- Caruso, 1976.

Superintendent of Chicago Public Schools
- Interim December 13, 1979 – March 25, 1981
- Preceded by: Joseph P. Hannon
- Succeeded by: Ruth B. Love

Personal details
- Born: October 9, 1922 Chicago, Illinois, U.S.
- Died: November 8, 2000 (aged 78) Chicago, Illinois
- Education: Northwestern University
- Profession: Educator; education administrator; school superintendent;

= Angeline Caruso =

American educator, educator administrator, school superintendent and biochemist

Angeline P. Caruso (October 9, 1922 – November 8, 2000) was an American educator, education administrator and former school superintendent. Caruso served as interim superintendent of the Chicago Public Schools district from December 13, 1979, until March 25, 1981. Although her position was as an interim, Caruso is noted as the first woman to hold the position.
== Early life and education ==
Caruso was a native to the South Side of Chicago, Illinois. Caruso would be a lifelong resident of Chicago. Caruso was educated in the Chicago Public Schools system, attending Burnside Elementary School and later Fenger High School; graduating in 1940. Caruso received a bachelor's degree from Chicago Teachers College in 1944, a master's degree in English from Northwestern University in 1950, and a doctorate in educational administration from Harvard University in 1962.
==Career==
===Chicago Public Schools===
In the early 1940s, Caruso began working for Chicago Public Schools. For her first 17 years with the school district, Caruso worked as a teacher and a counselor. From 1961 to 1965, Caruso served as the principal of McDade Elementary School. From 1965 to 1968, she served as superintendent of District 25. Caruso became Chicago Public Schools’ associate superintendent for curriculum and instruction.

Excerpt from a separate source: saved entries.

Background: an optimization exercise with open tools, aiming at small area. Do not read the settings as production practice.
At most, simulation tests tie the RTL to the original design; equivalence was not proved.
No functional check of the RTL was part of runs 7 and 8.
Power is estimated from default activity; no workload was simulated.

$ cat flow/design.v
package cis_pkg;
localparam int adc_w      = 12;                  
localparam int on_cnt_w   = 16;                  
typedef logic [adc_w-1:0] adc_sample_t;
localparam adc_sample_t const_pattern = 12'hA5A;     
typedef enum logic [1:0]
{
    color_red   = 2'd0,
    color_green = 2'd1,
    color_blue  = 2'd2
} color_t;
typedef enum logic [1:0]
{
    mode_off    = 2'd0,                          
    mode_mono   = 2'd1,                          
    mode_rgb    = 2'd2                           
} line_mode_t;
typedef enum logic [1:0]
{
    src_adc     = 2'd0,
    src_ramp    = 2'd1,
    src_const   = 2'd2
} pix_src_t;
typedef struct packed
{
    color_t         color;                       
    logic [5:0]     line_idx;                    
    adc_sample_t    samp0;                       
    adc_sample_t    samp1;                       
} pix_word_t;
endpackage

=== Interim Superintendency ===
On December 13, 1979, the Chicago Board of Education voted to make Caruso the interim superintendent of Chicago Public Schools, making her the acting replacement for Joseph Hannon, who had resigned. The vote was contentious, as three members of the board walked out of the meeting, deriding the appointment as having actually been the selection of Chicago mayor Jane Byrne rather than the board's own choice. At the time she took office, the school district was described by the Chicago Tribune as being "practically broke" financially. After being appointed, she stated her aim was to provide "quality with austerity." Caruso stated that she was considering addressing the financial disarray of the school district by recommending great decreases in the number of employees and programs. She also stated that she was considering recommending that the district take the unprecedent action of renegotiating its contract with teachers.

In January 1980, Caruso proposed $60 million in cuts, which she conceded would force the school district to violate the terms of its contract with the Chicago Teachers Union. On January 23, the school board, by the narrowest possible margin, approved an initial $42 million in cuts, revised from an earlier proposal by Caruso that would have constituted $47.6 million of cuts. The cuts were strongly opposed by the Chicago Teachers Union. Caruso promised to put forth an additional $12 million in cuts, to meet her goal of cutting spending by $60 million.

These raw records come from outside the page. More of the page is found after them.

This is an optimization exercise on Yosys and OpenROAD, whose aim is small area, a short achievable clock period and few clock cycles per item, not a production implementation. Where RTL was checked, it was by simulation tests only, not by an equivalence proof against the original. No activity file was given, so power comes from the tool's default toggle rates.

==> inputs of v25 <==
## indexed_deque_buffer
module indexed_deque_buffer (
  input  logic                           clk,
  input  logic                           rst,
  input  logic                           s_tvalid,
  output logic                           s_tready,
  input  logic [idb_pkg::IN_DATA_W-1:0]  s_tdata,
  input  logic [idb_pkg::IN_USER_W-1:0]  s_tuser,
  output logic                           m_tvalid,
  input  logic                           m_tready,
  output logic [idb_pkg::OUT_DATA_W-1:0] m_tdata
);
make LEC_CHECK=0 CAP_MARGIN=20 CORE_MARGIN=2 CORE_UTILIZATION=40 SETUP_SLACK_MARGIN=3.4 SLEW_MARGIN=20 finish   # period 6.0 ns
run.sh (not shown) runs the stock make flow with config.mk's settings and CLKGATE_MAP_FILE= SYNTH_SCRIPT=/design/flow/synth_recipe.tcl, a recipe that flattens the netlist after the stock synthesis.
==> v31: changes against v25 <==
==> flow/design.v (replaced) <==
package idb_pkg;
  localparam int CAPACITY   = 16;
  localparam int WORD_WIDTH = 32;
  localparam int IDX_W      = (CAPACITY > 1) ? $clog2(CAPACITY) : 1;
  localparam int CNT_W      = $clog2(CAPACITY + 1);
  localparam int IN_DATA_W  = 40;
  localparam int IN_USER_W  = 8;
  localparam int OUT_DATA_W = 40;
  typedef logic [WORD_WIDTH-1:0] word_t;
  typedef logic [IDX_W-1:0]      idx_t;
  typedef logic [CNT_W-1:0]      cnt_t;
  typedef enum logic [2:0] {
    OP_PUSH_BACK  = 3'd0,
    OP_PUSH_FRONT = 3'd1,
    OP_POP_BACK   = 3'd2,
    OP_POP_FRONT  = 3'd3,
    OP_READ       = 3'd4,
    OP_WRITE      = 3'd5,
    OP_REMOVE     = 3'd6,
    OP_INSERT     = 3'd7
  } op_t;
  typedef enum logic [1:0] {
    ST_OK     = 2'd0,
    ST_EMPTY  = 2'd1,
    ST_FULL   = 2'd2,
    ST_BADIDX = 2'd3
  } status_t;
  typedef enum logic [1:0] {
    CMD_NONE   = 2'd0,
    CMD_WRITE  = 2'd1,    
    CMD_INSERT = 2'd2,    
    CMD_DELETE = 2'd3     
  } cmd_mode_t;
  typedef struct packed {
    cmd_mode_t mode;
    idx_t      pos;
    word_t     word;
  } cell_cmd_t;
endpackage
module idb_cell (
  input  logic           clk,
  input  logic           we,
  input  idb_pkg::word_t wdata,
  output idb_pkg::word_t word
);
  always_ff @(posedge clk) begin
    if (we) word <= wdata;
  end
endmodule
module indexed_deque_buffer (
  input  logic                           clk,
  input  logic                           rst,
  input  logic                           s_tvalid,
  output logic                           s_tready,
  input  logic [idb_pkg::IN_DATA_W-1:0]  s_tdata,
  input  logic [idb_pkg::IN_USER_W-1:0]  s_tuser,
  output logic                           m_tvalid,
  input  logic                           m_tready,
  output logic [idb_pkg::OUT_DATA_W-1:0] m_tdata
);
  localparam int N = idb_pkg::CAPACITY;
  idb_pkg::cnt_t  count;
  idb_pkg::idx_t  perm [N];
  idb_pkg::idx_t  step;                
  idb_pkg::word_t slot_word [N];
  logic             r_rd;
  idb_pkg::idx_t    r_slot;
  idb_pkg::status_t r_status;
  idb_pkg::cnt_t    r_count;
  idb_pkg::op_t   op;
  idb_pkg::word_t in_value;
  idb_pkg::idx_t  in_index, in_end;
  assign op       = idb_pkg::op_t'(s_tuser[2:0]);
  assign in_value = s_tdata[31:0];
  assign in_index = s_tdata[35:32];
  assign in_end   = s_tdata[39:36];
  logic full, empty, idx_in_range, end_past, rev, rm_do, last_step, out_free;
  idb_pkg::idx_t rm_len;               
  assign full         = count[idb_pkg::CNT_W-1];
  assign empty        = (count == '0);
  assign idx_in_range = ({1'b0, in_index} < count);
  assign end_past     = ({1'b0, in_end} >= count);
  assign rev          = (in_end < in_index);
  assign rm_len       = in_end - in_index;
  assign rm_do        = (op == idb_pkg::OP_REMOVE) && !rev && !end_past;
  assign last_step    = (step == rm_len);
  assign out_free     = !m_tvalid || m_tready;
  logic accept, rm_step;
  assign s_tready = out_free && !(rm_do && !last_step);
  assign accept   = s_tvalid && s_tready;
  assign rm_step  = s_tvalid && rm_do && (!last_step || out_free);
  idb_pkg::idx_t addr, aslot;
  always_comb begin
    case (op)
      idb_pkg::OP_POP_BACK:  addr = idb_pkg::IDX_W'(count - 1'b1);
      idb_pkg::OP_POP_FRONT: addr = '0;
      default:               addr = in_index;
    endcase
  end
  assign aslot = perm[addr];
  idb_pkg::status_t status;
  idb_pkg::cnt_t    count_next;
  logic             ins, del, wr, rd;
  idb_pkg::idx_t    ins_pos;
  always_comb begin
    status     = idb_pkg::ST_OK;
    count_next = count;
    ins        = 1'b0;
    del        = 1'b0;
    wr         = 1'b0;
    rd         = 1'b0;
    ins_pos    = count[idb_pkg::IDX_W-1:0];
    case (op)
      idb_pkg::OP_PUSH_BACK, idb_pkg::OP_PUSH_FRONT, idb_pkg::OP_INSERT: begin
        if (full) status = idb_pkg::ST_FULL;
        else begin
          ins        = 1'b1;
          count_next = count + 1'b1;
          if (op == idb_pkg::OP_PUSH_FRONT) ins_pos = '0;
          else if (op == idb_pkg::OP_INSERT && idx_in_range) ins_pos = in_index;
        end
      end
      idb_pkg::OP_POP_BACK, idb_pkg::OP_POP_FRONT: begin
        if (empty) status = idb_pkg::ST_EMPTY;
        else begin
          rd         = 1'b1;
          del        = (op == idb_pkg::OP_POP_FRONT);
          count_next = count - 1'b1;
        end
      end
      idb_pkg::OP_READ: begin
        if (!idx_in_range) status = idb_pkg::ST_BADIDX;
        else rd = 1'b1;
      end
      idb_pkg::OP_WRITE: begin
        if (!idx_in_range) status = idb_pkg::ST_BADIDX;
        else wr = 1'b1;
      end
      default: begin
        if (!rev) begin
          if (end_past) status = idb_pkg::ST_BADIDX;
          else count_next = count - idb_pkg::CNT_W'(rm_len) - 1'b1;
        end
      end
    endcase
  end
  logic do_ins, do_del;
  assign do_ins = accept && ins;
  assign do_del = (accept && del) || rm_step;
  always_ff @(posedge clk) begin
    for (int p = 0; p < N; p++) begin
      if (rst) perm[p] <= idb_pkg::IDX_W'(p);
      else if (do_ins) begin
        if (idb_pkg::IDX_W'(p) == ins_pos) perm[p] <= perm[N-1];
        else if (idb_pkg::IDX_W'(p) > ins_pos) perm[p] <= perm[(p+N-1)%N];
      end else if (do_del) begin
        if (p == N-1) perm[p] <= aslot;
        else if (idb_pkg::IDX_W'(p) >= addr) perm[p] <= perm[(p+1)%N];
      end
    end
  end
  always_ff @(posedge clk) begin
    if (rst) begin
      count <= '0;
      step  <= '0;
    end else begin
      if (accept) count <= count_next;
      if (rm_step) step <= last_step ? '0 : step + 1'b1;
    end
  end
  idb_pkg::idx_t wslot;
  logic          wen;
  assign wslot = wr ? aslot : perm[N-1];
  assign wen   = accept && (wr || ins);
  for (genvar i = 0; i < N; i++) begin : g_slot
    idb_cell u_cell (
      .clk   (clk),
      .we    (wen && (wslot == idb_pkg::IDX_W'(i))),
      .wdata (in_value),
      .word  (slot_word[i])
    );
  end
  always_ff @(posedge clk) begin
    if (rst) m_tvalid <= 1'b0;
    else if (accept) m_tvalid <= 1'b1;
    else if (m_tready) m_tvalid <= 1'b0;
    if (accept) begin
      r_rd     <= rd;
      r_slot   <= aslot;
      r_status <= status;
      r_count  <= count_next;
    end
  end
  assign m_tdata = {1'b0, r_status, r_count, r_rd ? slot_word[r_slot] : idb_pkg::word_t'(0)};
endmodule
- SETUP_SLACK_MARGIN: 3.4 -> unset
==> comparison <==
v31 passed the timing, design-rule and antenna checks. v25 completed with no timing, DRC or antenna violations. Register-to-register slack: v25 is higher than v31 (1.5 ns). Critical path depth: v31 is lower than v25 (4). Between v31 and v25, the lower non-clock buffer count is in v31 (gap 276). In v25 the fmax is higher than in v31, by 57%. Against v25, the core utilization of v31 is lower by 7.6 points. Synthesized area: v31 is smaller than v25 (17%). Between v25 and v31, the lower synthesized cell count is in v31 (gap about 18%, measured against v31). Against v31, the clock skew of v25 is lower by 0.018 ns.
==> figures <==
                                                                                       v31         v25
Well Taps                                                                              846         969
Endpoint of the worst setup timing path                                           s_tready  perm[1][2]
Critical path peak fanout                                                                8           6
Placed inst area                                                                 27800 µm²   33000 µm²
Compound-gate portion of the synthesized area                                        17.5%       15.5%
Met2 Track Usage GR                                                                  35.5%       43.2%
Slew of the pin with the lowest slew margin                                        1.24 ns     1.05 ns
GRT met3 Usage                                                                       4.24%       5.11%
Number of enable-type register cells in the synthesized netlist                        524         649
Power dissipated by switching net loads                                            2.35 mW     3.09 mW
Reg2reg end                                                      g_slot[0].u_cell.word[30]  perm[1][2]
Total of plain and repair buffers excluding clock buffers                              177         453
Power Sequential                                                                   4.68 mW     5.79 mW
Result of the run                                                 timing/DRC/antenna clean  timing/DRC/antenna clean
Stages on the worst setup path                                                          10          14
Starting density of the core                                                         40.3%       40.5%
Simple-gate share of the synthesized area                                            7.96%       7.83%
Testbench counts of v31, summed over its fixed seeds: cycles 12,812, ops 12,000.
Only the layout flow was run in v25; the RTL was not checked for function there.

At the end of January 1980, there was a work stoppage at the city's schools that arose in protest of the district's failure to pay school employees. Despite checks covering back pay being issued within days, at the start of February 1980, the work stoppage turned into a formal strike, when the members of the Chicago Teachers Union, by a 3-1 margin, voted to initiate what was the Chicago Public Schools' fifth teacher's strike in eleven years. The formal strike was in protest of the job and pay losses that were imposed by the $60.1 million spending cut plan of the district.

In April 1980, the district was threatened by United States assistant attorney general for civil rights Drew S. Days III with a lawsuit unless the it negotiated a plan with the United States Department of Justice by the early summer related to desegregating its schools. Caruso worked on negotiating with the United States Department of Justice. The chairman of the search committee for a permanent superintendent said that Caruso was among the six finalists for the position. Ruth B. Love was ultimately selected instead. On March 25, 1981, Ruth B. Love assumed the superintendency as a permanent appointee, ending Caruso's tenure as interim superintendent. After remaining with the school district for a brief period to aid Love with getting acclimated with the job, Caruso officially retired from working for the school district, after nearly 36 years. Upon her exit from the role of interim superintendent, the Chicago City Council voted unanimously to commend her work, which the Chicago Tribune called "the first unanimous act in Chicago school politics for a very long time, and probably the last for a long time."
== Other activities ==
Caruso served on the boards of directors for the National PTA and the Midwest Boys Club.
== Death ==
Caruso died November 8, 2000, at the age of 78 from complications stemming from heart disease.